[Collected data entries]
---
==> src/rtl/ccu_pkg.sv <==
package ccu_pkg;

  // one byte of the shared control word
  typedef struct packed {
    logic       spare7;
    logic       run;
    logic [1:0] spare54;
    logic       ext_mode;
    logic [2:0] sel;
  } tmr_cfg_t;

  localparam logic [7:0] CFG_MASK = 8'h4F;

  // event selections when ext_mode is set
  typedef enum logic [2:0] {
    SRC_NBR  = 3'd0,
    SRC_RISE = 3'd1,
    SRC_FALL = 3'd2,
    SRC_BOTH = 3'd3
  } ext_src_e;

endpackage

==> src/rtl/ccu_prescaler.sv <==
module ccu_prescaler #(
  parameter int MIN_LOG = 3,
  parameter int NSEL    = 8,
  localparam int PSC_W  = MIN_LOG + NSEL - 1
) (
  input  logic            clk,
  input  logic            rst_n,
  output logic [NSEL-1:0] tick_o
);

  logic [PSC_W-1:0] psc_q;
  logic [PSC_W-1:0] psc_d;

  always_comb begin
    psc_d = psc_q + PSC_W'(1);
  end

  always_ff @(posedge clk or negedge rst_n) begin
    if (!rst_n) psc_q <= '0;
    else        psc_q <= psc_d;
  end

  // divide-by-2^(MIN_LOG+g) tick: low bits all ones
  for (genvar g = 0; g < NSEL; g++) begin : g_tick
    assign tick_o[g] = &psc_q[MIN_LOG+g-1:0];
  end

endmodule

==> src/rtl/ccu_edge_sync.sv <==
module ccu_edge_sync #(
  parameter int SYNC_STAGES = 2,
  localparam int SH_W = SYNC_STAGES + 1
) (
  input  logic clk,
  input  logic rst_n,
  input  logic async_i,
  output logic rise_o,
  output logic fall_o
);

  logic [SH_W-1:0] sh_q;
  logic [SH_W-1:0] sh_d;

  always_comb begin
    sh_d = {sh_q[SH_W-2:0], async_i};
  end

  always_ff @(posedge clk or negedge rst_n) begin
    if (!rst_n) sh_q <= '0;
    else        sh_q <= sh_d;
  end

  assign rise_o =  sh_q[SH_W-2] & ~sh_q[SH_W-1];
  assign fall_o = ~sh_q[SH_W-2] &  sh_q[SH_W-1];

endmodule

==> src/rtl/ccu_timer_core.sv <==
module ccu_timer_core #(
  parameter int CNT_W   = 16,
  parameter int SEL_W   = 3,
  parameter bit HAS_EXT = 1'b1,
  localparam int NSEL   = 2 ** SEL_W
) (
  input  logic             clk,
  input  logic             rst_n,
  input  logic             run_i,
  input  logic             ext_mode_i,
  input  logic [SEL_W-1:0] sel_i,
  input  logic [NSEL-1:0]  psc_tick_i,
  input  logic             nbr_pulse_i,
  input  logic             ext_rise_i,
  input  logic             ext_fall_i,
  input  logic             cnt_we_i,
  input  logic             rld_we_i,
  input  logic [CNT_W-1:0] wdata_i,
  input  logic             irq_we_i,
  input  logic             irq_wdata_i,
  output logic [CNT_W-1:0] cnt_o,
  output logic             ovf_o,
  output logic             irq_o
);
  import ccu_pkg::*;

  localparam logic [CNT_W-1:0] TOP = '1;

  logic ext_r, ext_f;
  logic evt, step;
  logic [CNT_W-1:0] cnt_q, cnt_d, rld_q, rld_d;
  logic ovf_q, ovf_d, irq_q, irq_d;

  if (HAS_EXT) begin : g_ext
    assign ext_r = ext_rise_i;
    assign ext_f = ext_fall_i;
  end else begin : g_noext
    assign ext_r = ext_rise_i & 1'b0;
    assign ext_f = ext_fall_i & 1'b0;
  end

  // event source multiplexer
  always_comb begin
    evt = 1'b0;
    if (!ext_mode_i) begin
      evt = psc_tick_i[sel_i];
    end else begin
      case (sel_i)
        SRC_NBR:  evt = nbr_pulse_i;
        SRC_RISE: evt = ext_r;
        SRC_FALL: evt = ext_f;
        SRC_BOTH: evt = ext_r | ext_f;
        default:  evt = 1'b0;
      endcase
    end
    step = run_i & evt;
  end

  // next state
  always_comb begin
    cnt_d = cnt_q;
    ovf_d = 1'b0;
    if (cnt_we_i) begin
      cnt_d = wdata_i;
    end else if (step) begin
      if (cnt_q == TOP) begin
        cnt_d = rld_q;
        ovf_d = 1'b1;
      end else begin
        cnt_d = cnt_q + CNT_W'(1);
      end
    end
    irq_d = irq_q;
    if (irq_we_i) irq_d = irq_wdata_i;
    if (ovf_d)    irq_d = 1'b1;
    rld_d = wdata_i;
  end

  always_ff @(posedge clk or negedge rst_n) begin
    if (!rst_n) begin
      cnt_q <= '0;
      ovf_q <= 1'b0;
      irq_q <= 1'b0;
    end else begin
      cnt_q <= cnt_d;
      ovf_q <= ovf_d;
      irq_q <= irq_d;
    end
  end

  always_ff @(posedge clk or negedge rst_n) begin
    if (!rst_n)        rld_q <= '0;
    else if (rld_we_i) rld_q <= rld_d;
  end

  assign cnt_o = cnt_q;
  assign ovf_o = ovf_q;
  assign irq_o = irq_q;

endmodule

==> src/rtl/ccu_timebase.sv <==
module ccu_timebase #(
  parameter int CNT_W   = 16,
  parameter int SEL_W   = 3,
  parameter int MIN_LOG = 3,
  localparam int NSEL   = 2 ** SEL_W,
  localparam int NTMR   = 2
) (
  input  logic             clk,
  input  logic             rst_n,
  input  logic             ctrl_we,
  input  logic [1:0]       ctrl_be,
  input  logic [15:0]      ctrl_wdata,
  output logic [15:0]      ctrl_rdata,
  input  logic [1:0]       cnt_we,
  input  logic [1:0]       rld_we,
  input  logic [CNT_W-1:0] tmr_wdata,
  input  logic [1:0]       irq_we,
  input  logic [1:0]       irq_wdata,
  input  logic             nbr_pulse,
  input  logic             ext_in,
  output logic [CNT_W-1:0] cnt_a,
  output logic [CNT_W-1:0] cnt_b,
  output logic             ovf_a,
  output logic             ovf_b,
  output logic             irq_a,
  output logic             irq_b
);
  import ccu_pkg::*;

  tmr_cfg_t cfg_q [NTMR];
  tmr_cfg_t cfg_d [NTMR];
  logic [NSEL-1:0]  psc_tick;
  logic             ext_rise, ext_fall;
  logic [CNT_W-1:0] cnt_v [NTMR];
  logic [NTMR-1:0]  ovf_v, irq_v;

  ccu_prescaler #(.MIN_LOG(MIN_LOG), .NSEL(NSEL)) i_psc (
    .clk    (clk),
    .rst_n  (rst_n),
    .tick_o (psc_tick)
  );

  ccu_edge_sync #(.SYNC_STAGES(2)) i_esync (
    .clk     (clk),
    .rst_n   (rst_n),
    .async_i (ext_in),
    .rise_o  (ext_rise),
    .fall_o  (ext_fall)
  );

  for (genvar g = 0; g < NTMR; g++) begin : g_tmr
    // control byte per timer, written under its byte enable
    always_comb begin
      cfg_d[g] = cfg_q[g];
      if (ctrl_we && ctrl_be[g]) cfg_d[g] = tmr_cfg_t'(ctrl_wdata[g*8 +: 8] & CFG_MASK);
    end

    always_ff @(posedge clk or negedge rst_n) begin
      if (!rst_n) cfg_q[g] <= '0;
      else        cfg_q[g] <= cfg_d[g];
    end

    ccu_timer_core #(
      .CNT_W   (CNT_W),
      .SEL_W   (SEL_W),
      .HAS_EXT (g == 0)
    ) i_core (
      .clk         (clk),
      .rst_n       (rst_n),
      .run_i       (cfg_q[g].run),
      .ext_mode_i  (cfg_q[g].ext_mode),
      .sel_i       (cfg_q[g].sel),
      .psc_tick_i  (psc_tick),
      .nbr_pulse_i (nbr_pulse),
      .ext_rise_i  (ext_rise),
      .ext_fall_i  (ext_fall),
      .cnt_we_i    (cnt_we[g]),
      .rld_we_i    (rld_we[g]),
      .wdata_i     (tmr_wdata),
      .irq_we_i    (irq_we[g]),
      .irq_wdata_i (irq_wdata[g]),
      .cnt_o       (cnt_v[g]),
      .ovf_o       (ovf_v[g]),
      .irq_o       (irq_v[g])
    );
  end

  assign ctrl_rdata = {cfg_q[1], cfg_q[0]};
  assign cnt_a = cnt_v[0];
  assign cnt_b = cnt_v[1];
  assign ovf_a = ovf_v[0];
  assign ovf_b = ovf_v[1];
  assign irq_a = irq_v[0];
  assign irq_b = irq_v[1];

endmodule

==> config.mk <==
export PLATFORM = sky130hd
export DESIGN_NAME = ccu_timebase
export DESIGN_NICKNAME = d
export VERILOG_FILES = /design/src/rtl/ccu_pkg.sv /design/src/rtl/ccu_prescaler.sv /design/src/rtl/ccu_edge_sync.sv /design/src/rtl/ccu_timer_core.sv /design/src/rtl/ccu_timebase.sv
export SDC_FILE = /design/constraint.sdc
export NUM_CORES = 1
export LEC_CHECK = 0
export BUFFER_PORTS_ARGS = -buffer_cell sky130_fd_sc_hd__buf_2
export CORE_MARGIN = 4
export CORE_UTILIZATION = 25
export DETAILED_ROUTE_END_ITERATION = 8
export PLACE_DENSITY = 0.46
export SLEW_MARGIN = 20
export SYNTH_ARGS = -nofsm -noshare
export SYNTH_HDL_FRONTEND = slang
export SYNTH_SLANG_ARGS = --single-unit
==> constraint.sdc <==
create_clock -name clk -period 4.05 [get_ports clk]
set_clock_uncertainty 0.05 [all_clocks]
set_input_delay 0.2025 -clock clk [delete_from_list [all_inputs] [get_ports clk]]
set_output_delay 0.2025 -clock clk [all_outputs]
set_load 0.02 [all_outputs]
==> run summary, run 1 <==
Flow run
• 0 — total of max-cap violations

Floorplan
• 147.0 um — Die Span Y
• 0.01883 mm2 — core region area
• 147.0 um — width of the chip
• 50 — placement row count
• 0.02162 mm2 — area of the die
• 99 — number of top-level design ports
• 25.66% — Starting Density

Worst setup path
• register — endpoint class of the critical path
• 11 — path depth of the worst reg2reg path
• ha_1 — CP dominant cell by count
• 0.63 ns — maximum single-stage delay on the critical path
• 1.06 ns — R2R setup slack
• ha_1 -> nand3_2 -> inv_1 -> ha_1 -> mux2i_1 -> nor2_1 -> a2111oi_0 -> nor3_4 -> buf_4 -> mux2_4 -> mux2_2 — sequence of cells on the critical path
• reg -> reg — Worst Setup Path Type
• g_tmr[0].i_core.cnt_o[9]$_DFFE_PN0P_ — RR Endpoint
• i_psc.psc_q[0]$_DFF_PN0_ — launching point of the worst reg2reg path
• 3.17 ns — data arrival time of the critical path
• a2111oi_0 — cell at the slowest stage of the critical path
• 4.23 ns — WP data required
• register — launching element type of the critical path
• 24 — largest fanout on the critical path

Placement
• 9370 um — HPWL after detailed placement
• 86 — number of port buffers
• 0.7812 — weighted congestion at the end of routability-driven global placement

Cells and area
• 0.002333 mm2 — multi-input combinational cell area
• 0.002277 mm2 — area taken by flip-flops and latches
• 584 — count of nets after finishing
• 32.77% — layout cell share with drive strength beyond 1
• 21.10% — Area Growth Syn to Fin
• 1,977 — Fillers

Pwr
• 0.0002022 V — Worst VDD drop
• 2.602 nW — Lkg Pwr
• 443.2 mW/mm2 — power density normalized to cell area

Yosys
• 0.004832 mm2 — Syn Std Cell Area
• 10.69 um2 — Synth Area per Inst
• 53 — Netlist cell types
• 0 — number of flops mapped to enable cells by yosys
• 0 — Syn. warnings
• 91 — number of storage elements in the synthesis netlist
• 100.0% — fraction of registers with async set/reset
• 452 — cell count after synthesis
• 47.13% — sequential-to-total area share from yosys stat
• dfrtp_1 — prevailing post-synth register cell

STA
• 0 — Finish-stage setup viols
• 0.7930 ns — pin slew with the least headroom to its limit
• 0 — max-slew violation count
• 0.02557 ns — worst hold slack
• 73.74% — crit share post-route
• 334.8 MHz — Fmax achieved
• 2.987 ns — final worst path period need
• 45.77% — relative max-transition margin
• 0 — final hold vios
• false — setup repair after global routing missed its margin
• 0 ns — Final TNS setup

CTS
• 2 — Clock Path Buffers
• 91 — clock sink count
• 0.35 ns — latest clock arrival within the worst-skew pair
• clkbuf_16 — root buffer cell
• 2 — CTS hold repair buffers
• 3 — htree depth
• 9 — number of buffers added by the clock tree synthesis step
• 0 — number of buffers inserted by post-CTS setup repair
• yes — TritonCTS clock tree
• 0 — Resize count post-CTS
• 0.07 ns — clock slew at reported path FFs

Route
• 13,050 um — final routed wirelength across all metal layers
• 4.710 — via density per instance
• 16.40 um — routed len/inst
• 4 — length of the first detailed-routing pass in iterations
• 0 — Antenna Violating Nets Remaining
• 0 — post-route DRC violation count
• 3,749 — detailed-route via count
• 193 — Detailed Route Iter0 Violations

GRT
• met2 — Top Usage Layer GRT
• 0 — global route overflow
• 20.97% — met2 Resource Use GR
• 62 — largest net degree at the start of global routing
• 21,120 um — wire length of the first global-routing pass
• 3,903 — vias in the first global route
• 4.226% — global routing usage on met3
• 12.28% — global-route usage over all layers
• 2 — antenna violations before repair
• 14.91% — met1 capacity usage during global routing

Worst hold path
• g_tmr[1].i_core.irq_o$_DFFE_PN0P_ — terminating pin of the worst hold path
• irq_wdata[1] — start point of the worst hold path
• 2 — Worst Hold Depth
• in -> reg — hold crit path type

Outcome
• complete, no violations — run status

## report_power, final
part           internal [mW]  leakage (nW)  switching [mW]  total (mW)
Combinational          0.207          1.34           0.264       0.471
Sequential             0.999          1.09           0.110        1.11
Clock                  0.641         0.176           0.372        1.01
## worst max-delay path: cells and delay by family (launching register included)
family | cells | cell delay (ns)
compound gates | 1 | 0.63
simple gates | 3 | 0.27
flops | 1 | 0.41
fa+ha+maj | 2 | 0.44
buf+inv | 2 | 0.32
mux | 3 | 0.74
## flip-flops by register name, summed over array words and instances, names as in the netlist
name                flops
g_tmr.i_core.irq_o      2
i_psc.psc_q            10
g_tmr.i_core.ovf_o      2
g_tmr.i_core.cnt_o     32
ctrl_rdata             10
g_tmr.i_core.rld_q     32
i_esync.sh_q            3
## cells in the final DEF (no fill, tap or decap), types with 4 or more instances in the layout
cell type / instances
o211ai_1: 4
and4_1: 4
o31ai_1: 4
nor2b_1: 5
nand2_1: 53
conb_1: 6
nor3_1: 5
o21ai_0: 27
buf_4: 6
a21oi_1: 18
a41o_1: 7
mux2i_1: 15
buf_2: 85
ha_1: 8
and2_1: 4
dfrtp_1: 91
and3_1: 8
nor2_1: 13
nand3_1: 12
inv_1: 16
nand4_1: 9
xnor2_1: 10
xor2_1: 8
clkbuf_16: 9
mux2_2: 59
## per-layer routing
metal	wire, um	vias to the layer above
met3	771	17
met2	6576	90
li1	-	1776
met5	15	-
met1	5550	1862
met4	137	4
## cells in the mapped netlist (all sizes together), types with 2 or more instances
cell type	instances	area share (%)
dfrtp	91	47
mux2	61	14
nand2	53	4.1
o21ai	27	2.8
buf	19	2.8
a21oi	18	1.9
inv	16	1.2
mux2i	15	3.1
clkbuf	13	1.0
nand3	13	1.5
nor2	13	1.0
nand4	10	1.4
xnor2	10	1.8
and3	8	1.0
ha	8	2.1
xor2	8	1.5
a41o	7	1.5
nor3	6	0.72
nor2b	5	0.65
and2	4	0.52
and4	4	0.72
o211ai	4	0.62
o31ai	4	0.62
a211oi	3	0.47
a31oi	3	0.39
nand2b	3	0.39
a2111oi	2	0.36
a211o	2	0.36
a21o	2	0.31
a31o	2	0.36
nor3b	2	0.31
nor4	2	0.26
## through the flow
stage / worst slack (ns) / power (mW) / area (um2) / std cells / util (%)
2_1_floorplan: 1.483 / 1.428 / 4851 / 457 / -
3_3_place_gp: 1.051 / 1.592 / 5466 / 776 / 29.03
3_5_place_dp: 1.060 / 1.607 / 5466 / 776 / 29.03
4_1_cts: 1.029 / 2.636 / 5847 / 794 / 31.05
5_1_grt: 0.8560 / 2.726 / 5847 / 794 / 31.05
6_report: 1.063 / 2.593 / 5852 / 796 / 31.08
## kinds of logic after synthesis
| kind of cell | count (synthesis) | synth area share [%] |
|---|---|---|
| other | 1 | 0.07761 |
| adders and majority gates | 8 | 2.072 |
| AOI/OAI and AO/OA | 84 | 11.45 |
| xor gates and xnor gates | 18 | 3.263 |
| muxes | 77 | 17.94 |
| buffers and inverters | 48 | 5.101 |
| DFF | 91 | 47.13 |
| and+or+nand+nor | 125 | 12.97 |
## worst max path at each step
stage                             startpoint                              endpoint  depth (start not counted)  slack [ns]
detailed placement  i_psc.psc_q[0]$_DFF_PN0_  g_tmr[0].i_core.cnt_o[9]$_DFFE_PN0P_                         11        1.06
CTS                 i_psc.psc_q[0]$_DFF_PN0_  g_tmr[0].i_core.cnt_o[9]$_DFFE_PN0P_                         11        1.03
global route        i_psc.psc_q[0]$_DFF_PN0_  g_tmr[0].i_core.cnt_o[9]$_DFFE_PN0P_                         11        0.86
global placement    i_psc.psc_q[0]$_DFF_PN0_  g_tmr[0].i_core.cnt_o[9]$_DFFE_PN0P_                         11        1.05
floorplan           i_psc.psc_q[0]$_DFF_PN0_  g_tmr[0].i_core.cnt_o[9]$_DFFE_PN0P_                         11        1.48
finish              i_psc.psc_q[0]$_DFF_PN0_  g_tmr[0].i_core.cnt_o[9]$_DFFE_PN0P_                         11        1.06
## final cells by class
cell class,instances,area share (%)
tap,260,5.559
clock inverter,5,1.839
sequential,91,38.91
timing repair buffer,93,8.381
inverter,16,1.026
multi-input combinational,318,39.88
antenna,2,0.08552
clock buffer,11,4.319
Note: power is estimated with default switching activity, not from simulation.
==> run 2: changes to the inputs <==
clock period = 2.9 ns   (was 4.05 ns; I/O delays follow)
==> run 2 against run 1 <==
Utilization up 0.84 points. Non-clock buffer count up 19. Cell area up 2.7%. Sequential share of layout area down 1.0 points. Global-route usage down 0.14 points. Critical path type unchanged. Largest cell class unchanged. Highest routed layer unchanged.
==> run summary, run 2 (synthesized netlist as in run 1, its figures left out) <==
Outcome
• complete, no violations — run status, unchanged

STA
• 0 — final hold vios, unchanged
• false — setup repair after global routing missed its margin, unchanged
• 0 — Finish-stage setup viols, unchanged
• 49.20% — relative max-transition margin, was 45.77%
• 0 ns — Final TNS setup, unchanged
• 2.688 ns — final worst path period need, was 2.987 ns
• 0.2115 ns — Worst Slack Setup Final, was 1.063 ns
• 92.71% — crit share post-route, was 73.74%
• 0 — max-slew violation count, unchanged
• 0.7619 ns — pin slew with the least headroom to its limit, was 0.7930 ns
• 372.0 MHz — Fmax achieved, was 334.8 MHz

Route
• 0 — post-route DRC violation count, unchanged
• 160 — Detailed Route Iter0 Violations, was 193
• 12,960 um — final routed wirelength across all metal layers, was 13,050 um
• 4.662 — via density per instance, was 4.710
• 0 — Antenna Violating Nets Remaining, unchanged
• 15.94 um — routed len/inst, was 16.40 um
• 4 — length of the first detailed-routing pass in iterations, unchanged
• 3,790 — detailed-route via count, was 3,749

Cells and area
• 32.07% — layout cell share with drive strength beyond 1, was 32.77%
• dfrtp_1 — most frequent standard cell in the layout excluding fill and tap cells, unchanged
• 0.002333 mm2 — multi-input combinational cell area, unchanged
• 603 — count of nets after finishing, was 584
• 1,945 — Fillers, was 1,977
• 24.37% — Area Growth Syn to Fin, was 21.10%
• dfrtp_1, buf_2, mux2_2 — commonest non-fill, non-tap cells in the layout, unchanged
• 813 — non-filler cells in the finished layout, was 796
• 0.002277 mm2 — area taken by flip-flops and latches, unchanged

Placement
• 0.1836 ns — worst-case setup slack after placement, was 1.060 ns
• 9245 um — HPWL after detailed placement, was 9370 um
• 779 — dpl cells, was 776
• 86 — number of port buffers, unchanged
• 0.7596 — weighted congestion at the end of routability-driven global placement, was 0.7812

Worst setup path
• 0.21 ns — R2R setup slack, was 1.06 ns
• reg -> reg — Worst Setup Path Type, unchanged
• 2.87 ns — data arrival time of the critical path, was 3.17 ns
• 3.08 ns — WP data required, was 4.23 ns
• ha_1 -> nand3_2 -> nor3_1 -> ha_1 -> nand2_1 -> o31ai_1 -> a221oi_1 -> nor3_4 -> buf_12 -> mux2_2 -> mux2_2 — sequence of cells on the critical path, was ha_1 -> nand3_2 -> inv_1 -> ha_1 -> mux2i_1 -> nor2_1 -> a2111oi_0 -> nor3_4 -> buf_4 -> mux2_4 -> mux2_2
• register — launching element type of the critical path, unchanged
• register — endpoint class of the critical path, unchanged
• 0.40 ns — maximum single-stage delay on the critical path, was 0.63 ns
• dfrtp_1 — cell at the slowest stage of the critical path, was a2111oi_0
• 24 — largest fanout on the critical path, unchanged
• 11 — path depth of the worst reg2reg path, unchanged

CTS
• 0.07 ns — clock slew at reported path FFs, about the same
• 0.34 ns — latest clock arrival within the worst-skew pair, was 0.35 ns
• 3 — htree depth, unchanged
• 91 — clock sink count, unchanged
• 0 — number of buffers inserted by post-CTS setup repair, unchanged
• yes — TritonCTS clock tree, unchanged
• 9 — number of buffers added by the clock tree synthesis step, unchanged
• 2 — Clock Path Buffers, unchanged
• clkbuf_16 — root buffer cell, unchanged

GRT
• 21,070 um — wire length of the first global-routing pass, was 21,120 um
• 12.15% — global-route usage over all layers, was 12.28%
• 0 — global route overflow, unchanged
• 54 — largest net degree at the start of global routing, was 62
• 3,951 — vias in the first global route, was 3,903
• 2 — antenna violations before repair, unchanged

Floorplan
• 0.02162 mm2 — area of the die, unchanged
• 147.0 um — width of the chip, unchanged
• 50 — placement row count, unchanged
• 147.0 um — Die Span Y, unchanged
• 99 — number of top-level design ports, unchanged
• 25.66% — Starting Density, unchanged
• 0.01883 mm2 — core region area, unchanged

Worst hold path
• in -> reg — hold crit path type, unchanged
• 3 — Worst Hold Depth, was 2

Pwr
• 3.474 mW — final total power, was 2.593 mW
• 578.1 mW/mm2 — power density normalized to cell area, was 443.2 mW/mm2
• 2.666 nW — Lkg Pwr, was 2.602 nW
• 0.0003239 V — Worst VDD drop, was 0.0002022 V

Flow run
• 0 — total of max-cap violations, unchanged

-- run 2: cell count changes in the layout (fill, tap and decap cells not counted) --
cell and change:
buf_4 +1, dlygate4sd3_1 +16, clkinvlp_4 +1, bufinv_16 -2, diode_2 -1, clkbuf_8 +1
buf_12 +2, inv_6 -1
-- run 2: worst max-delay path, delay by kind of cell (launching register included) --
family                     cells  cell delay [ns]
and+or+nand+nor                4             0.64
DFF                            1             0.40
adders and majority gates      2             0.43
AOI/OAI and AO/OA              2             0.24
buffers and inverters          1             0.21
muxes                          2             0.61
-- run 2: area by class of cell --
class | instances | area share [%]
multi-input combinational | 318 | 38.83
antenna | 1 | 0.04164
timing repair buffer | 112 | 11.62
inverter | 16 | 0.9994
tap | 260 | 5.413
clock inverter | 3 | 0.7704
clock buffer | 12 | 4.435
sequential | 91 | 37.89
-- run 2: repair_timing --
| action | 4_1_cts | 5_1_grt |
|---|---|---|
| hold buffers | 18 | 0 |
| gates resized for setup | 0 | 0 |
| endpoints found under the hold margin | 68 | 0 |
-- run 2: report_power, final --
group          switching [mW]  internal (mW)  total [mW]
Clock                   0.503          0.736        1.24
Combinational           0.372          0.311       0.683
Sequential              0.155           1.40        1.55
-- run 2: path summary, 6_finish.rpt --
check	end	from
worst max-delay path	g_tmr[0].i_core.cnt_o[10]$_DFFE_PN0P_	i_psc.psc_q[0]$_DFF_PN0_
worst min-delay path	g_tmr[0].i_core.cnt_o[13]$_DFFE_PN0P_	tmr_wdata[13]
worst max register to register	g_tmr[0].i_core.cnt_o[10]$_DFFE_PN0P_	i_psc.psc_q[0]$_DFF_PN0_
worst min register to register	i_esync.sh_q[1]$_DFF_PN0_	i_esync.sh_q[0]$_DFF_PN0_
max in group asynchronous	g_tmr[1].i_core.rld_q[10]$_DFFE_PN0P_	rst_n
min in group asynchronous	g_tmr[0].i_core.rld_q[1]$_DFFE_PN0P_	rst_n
---
• What to do
Look at the records above. Copy every line where the string "typedef" occurs.

• Result of the exercise
  typedef struct packed {
  typedef enum logic [2:0] {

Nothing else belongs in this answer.